# TASK TO CARRY OUT
Where "group" occurs in a line of the entries below, copy that line.

Stored items:
#####
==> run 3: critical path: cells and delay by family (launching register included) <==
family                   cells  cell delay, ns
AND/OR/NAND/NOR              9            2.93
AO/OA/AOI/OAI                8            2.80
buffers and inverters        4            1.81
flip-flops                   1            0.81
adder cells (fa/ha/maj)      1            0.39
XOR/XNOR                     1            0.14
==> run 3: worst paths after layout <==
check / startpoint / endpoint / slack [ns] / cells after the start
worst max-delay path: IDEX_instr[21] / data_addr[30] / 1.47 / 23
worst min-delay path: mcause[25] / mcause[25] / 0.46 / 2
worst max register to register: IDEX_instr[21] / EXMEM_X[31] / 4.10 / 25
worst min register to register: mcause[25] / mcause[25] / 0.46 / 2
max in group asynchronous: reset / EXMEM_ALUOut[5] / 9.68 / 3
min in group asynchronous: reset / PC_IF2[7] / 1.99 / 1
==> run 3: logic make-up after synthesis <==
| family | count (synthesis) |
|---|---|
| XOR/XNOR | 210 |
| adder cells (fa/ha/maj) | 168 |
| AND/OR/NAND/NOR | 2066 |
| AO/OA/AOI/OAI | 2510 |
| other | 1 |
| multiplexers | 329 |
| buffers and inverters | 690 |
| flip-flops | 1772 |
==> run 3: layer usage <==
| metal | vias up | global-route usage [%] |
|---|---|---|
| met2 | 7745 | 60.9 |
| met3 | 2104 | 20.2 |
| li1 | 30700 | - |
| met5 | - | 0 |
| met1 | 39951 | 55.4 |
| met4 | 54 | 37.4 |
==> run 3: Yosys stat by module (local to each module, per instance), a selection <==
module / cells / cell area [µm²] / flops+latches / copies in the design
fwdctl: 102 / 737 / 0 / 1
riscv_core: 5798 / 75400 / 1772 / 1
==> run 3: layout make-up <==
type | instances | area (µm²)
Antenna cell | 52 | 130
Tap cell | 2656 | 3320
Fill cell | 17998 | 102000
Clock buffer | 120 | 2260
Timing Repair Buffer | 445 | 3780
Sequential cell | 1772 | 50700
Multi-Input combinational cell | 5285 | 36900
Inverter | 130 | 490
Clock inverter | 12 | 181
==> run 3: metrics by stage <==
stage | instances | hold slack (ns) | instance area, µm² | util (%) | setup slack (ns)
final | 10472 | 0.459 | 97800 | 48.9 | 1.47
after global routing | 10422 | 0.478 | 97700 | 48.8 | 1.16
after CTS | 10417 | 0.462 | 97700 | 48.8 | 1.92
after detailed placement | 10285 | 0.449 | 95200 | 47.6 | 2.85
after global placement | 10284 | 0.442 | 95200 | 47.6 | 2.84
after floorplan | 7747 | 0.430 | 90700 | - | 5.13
#####
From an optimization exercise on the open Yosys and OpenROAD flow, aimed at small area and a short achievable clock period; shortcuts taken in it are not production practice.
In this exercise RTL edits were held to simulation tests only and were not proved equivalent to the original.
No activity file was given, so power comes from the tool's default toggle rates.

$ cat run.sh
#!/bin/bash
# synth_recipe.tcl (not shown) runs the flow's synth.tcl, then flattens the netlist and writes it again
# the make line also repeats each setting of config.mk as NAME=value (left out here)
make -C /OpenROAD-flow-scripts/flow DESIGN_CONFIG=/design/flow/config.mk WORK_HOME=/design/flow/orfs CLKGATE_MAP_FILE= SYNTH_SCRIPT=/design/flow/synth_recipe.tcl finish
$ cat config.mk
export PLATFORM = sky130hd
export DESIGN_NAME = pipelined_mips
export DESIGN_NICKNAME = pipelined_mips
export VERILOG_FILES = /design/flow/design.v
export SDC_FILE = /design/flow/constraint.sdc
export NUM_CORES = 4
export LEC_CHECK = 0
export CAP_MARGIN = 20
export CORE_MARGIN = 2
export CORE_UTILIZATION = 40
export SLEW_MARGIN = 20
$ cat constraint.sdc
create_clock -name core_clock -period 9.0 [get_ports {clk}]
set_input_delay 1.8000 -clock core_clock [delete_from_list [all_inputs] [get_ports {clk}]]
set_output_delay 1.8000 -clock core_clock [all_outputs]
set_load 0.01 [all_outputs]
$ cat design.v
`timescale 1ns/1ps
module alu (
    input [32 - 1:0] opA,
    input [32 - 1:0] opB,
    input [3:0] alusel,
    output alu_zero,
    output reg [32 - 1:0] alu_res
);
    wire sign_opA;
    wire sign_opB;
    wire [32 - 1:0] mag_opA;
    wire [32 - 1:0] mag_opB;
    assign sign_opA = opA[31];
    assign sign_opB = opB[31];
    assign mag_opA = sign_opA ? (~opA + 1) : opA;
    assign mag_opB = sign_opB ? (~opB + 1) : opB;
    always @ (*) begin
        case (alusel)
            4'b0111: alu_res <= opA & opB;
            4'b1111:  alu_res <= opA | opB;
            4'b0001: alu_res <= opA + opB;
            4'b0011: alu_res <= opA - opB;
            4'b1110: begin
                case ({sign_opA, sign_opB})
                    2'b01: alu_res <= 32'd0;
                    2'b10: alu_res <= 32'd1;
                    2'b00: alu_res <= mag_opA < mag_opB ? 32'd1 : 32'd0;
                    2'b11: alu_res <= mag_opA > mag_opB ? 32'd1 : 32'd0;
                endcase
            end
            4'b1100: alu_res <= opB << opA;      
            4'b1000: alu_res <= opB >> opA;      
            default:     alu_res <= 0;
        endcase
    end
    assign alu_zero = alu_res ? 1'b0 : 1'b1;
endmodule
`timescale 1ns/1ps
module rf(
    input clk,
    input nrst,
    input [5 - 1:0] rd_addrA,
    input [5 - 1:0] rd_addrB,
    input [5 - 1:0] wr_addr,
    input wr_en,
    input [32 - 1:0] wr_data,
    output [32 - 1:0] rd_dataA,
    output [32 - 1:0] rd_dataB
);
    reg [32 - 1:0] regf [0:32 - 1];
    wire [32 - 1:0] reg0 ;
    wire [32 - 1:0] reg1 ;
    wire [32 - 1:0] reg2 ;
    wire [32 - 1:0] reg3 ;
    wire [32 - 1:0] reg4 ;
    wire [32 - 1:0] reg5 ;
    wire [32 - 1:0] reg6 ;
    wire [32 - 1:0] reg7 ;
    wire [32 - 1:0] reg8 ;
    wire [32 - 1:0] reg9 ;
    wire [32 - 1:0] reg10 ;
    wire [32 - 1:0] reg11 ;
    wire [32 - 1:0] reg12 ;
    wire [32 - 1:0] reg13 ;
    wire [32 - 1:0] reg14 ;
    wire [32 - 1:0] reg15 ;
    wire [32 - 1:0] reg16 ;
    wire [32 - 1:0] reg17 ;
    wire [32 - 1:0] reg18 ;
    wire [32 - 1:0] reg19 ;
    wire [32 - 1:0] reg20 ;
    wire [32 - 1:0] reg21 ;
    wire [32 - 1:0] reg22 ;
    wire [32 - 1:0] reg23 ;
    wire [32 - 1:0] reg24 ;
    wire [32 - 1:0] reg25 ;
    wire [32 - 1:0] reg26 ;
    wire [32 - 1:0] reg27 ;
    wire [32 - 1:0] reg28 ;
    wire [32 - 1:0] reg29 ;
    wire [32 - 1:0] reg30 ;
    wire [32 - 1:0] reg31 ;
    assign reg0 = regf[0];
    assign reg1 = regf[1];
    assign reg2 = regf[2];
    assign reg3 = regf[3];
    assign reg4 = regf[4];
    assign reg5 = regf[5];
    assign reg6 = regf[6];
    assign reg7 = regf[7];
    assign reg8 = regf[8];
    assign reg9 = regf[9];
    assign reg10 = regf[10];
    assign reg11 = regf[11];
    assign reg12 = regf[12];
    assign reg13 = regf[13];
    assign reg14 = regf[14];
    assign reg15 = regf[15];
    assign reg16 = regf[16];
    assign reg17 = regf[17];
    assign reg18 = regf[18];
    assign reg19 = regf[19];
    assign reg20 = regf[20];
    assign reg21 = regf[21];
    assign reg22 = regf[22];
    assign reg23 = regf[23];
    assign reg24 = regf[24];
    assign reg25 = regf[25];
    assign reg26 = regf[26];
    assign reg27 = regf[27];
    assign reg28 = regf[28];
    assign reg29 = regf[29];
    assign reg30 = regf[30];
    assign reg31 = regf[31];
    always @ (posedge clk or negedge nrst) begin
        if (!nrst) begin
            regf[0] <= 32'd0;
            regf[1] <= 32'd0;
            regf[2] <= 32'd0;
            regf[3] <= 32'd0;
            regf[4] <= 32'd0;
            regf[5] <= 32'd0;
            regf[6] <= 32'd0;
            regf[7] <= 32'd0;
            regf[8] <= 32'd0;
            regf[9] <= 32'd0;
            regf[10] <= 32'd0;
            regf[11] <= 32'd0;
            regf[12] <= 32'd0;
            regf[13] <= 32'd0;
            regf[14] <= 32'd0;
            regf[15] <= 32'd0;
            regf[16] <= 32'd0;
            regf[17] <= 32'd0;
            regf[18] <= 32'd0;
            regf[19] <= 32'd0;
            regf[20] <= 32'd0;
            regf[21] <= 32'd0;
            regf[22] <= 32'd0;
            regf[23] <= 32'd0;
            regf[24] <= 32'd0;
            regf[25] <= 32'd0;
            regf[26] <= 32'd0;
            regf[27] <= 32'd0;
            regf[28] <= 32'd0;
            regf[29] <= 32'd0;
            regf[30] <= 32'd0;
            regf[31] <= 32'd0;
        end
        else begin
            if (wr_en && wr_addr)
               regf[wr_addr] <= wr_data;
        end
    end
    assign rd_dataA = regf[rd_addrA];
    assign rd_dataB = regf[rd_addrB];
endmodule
#####
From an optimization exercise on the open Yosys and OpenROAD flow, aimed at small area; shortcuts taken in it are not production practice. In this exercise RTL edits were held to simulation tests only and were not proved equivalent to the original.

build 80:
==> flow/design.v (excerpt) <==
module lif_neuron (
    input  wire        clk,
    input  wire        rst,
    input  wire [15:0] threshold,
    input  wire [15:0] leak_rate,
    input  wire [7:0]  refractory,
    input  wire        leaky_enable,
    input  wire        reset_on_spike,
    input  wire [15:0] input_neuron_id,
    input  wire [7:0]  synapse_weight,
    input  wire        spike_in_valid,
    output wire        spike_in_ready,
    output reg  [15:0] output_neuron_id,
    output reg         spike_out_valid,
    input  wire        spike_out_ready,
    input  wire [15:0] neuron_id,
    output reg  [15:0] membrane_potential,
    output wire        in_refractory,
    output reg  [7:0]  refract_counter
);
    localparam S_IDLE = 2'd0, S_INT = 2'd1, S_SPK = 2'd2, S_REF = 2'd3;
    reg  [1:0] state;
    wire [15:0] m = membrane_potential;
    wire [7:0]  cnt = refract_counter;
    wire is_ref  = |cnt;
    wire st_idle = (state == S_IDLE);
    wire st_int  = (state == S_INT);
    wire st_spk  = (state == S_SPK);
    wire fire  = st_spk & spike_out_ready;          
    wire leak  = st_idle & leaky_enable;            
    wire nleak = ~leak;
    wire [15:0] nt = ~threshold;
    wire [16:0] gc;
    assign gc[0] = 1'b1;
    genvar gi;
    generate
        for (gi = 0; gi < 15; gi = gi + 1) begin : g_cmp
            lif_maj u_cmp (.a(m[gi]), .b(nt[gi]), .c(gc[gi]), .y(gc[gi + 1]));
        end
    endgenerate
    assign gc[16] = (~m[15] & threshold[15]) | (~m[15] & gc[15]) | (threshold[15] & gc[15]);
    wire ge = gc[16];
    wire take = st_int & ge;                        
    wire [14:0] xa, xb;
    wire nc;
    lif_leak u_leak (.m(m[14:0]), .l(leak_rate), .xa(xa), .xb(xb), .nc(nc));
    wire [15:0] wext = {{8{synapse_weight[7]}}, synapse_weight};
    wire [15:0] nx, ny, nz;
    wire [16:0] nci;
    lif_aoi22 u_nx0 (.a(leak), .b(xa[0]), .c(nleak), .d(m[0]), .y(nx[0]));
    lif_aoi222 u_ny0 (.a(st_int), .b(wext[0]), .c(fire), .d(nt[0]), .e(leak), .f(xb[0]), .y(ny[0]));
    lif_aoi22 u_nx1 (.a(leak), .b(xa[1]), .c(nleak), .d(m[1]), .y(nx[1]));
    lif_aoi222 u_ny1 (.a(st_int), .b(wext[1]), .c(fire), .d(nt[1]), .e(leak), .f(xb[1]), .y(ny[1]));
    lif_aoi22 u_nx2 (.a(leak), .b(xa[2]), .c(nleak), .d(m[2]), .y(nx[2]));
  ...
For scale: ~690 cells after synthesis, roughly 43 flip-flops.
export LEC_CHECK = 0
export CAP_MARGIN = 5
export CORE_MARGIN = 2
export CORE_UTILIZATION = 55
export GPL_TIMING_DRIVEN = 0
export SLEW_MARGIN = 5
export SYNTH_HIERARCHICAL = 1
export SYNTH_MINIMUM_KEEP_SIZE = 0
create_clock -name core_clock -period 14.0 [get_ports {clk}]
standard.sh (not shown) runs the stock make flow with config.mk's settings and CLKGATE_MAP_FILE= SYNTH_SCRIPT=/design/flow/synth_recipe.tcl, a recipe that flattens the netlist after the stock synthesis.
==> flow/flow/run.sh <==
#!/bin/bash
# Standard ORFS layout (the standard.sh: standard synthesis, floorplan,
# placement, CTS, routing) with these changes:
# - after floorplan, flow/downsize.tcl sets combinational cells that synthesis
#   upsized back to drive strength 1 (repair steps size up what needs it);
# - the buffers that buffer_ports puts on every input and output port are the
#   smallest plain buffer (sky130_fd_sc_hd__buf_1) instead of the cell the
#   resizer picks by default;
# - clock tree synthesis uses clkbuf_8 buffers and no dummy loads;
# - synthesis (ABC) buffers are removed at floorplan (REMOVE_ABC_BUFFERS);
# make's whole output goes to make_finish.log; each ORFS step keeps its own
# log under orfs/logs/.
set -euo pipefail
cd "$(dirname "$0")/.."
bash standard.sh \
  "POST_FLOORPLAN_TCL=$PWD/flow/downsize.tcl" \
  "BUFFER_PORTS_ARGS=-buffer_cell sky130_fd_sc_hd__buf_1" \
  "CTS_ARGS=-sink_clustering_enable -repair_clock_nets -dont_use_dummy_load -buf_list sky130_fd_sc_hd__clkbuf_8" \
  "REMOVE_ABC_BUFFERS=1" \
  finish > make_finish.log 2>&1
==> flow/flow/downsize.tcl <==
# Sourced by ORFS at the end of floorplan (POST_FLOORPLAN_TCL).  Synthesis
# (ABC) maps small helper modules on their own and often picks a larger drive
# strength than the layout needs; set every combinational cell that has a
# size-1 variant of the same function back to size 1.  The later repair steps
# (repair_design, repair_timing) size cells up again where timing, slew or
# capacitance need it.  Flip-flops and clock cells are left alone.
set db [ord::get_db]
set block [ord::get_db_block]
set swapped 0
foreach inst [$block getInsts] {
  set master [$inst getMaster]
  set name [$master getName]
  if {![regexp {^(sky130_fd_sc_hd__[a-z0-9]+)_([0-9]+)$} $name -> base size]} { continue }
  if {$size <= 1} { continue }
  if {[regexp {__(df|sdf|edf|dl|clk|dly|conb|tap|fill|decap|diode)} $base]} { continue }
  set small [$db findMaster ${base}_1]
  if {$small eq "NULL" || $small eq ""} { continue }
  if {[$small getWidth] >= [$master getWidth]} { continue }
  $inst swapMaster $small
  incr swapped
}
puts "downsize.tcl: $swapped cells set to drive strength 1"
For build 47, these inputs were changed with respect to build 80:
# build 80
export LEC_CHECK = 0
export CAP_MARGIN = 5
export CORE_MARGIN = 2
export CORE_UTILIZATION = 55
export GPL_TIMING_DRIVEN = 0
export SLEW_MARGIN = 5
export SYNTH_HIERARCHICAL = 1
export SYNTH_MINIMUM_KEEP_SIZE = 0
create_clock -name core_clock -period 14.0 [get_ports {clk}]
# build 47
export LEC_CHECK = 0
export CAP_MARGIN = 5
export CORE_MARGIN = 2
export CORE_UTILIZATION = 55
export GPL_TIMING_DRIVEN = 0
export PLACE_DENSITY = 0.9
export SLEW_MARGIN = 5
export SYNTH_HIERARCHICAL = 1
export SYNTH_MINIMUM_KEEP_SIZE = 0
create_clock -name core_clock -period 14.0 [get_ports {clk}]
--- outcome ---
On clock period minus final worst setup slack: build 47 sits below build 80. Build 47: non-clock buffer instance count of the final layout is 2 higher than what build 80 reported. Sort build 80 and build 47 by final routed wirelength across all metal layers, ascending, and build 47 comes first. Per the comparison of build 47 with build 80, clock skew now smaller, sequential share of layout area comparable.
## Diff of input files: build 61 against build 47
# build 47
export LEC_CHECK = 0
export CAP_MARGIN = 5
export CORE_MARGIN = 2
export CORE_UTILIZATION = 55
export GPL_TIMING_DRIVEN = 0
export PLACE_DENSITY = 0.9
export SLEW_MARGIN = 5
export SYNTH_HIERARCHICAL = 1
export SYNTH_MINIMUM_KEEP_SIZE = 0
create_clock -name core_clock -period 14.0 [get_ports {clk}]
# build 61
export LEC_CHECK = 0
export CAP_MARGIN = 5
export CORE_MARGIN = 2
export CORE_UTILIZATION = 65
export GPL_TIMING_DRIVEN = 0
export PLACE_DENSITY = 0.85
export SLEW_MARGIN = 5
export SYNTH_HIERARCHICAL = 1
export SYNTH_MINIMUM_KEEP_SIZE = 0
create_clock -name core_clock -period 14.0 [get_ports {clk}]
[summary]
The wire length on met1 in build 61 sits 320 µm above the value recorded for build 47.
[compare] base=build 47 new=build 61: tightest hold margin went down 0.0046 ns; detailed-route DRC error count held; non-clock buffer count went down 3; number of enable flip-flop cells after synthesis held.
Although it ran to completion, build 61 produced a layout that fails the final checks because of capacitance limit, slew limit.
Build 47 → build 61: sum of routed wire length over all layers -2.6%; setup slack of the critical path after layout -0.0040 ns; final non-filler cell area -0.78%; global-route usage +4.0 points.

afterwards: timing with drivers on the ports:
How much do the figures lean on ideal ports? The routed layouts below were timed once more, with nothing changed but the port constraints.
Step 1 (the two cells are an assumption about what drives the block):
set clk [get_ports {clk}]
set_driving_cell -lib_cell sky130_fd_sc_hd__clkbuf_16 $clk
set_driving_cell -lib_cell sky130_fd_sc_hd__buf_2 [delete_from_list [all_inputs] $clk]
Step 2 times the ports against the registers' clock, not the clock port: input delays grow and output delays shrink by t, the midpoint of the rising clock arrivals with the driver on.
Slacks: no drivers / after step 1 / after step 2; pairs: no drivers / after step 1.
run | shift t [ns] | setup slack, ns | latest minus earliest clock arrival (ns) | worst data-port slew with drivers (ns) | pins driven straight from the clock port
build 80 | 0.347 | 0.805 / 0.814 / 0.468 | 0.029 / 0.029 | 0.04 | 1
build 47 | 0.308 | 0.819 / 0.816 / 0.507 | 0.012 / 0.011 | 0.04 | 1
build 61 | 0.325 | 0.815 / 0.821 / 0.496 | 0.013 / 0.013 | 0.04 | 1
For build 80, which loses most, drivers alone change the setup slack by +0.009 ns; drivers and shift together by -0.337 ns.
#####
# ANSWER SPACE
max in group asynchronous: reset / EXMEM_ALUOut[5] / 9.68 / 3
min in group asynchronous: reset / PC_IF2[7] / 1.99 / 1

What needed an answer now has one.